Is anyone out there? Because if so, I could really use a friend right now.
Short version of the backstory: I am in love with my roommate, who also happens to be a good friend. The feeling is not mutual. And last night, I received confirmation that such will never come to pass.
I feel like I’ve been gut-kicked. I am queasy and shaking now, probably because I haven’t eaten much of anything today.
Today, in an attempt to clear my head and ponder mistakes made and chances missed, I took a trip to San Francisco. Turns out, it was a good day for it, as it was cold and overcast all day - it fit my mood perfectly.
I first went to the ocean side of the peninsula. The Pacific Ocean is aptly named, lemme tell ya. I was truly at peace, for a short time. I managed to lose myself in watching sandpipers and what I think were oystercatchers (though, considering my memory, probably not) frolic in the waves. I had brought my camera, so I took several pictures of the birds running to and fro, probing, fluffing their feathers and so on.
Next, I went to the SF Zoo. While I got a bunch more photos, it didn’t really help my mood any.

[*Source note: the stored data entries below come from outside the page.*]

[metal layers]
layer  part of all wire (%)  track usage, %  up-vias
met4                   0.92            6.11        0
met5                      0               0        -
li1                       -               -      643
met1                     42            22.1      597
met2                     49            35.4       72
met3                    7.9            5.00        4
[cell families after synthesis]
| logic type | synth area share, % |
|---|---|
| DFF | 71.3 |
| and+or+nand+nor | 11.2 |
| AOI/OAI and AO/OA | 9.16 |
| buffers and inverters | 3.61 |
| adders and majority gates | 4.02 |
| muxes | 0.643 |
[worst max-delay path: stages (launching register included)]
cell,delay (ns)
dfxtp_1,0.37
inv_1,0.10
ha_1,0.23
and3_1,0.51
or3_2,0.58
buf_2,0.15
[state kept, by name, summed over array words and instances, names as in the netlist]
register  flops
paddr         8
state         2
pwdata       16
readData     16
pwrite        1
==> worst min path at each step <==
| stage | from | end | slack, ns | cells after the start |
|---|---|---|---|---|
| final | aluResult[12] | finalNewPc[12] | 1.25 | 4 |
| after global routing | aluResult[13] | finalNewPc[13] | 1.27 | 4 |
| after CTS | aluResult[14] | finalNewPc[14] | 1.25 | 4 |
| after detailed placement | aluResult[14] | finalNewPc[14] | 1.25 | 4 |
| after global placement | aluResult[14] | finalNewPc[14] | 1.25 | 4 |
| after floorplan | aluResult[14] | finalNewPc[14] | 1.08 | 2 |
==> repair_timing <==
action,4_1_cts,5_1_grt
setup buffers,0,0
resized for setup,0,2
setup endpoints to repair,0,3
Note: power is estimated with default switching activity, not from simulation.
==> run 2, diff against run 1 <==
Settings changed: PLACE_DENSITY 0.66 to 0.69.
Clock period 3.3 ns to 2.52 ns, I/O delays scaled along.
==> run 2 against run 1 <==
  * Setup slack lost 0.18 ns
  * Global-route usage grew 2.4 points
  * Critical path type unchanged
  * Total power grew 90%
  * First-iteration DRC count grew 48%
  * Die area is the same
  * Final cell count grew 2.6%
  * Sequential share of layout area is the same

So, back to the beach. I found an old concrete…thing, with old, rusted railings, and went up there to sit and think. I had also brought a book about Mesozoic marine reptiles, so I figured the ocean surf would provide a good background noise for my reading. I only managed a couple paragraphs, because I just couldn’t concentrate on what I was reading. So, I decided to just stare at the waves. And then I broke down. The site of a 35 year-old man bawling is not a pretty sight, I’m sure. Luckily, no one was around to see it.
I feel as though the weight of the world is upon me. My life has been a regular procession of emotional abuse heaped upon me by parents, grandparents, peers, and so on. I had largely come to terms with all that, but it came flooding back with this latest incident.
My academic studies have focused on geologic time, and the idea that “time heals all wounds” rings true even at that scale. Catastrophes have rearranged the face of the earth, and have wrought destruction time and again on the life upon its surface. Yet, wind, waves, and geological activity eventually erase all evidence, and life rebounds. All the more ironic, then, that my own life, which is not even the merest blink in the scale of time, should be so full of pain, and that the time required to heal that pain seems to take a damn eternity.
It has been asked in these forums on a few occassions at least what Dopers’ thoughts on death were. I view it as a release - an end to torment. This should not be interpreted as me being suicidal - I’m not. I just want this life to be over. I’m done with it, and I didn’t accomplish anything with the time I’ve been given so far. And the prospects for the next 35 years don’t look too inviting.
You know what’s really pathetic? No one has ever told me that they’ve loved me. Not family, not friends, not women to whom I’ve developed an emotional attachment, no-one.
Right now, I feel sad, confused, and alone. I’ve always been the one in my circle of friends to whom others come when they need/want help. But now, I need help, and I feel I have no one to turn to.
I know that it is often said that one must love oneself before others can love you. The problem is, I feel totally unlovable, even by myself. When it comes down to it, I have nothing to offer anyone.
I don’t know what I am expecting of this. Maybe some kinds words of commiseration, maybe a kick in the ass, maybe this thread will sink like a rock.
And yes, I know it’s pathetic to whine to a bunch of unknown people on the internet. But I need to say something to someone.
Sorry for the rambling nature of this post. And the length.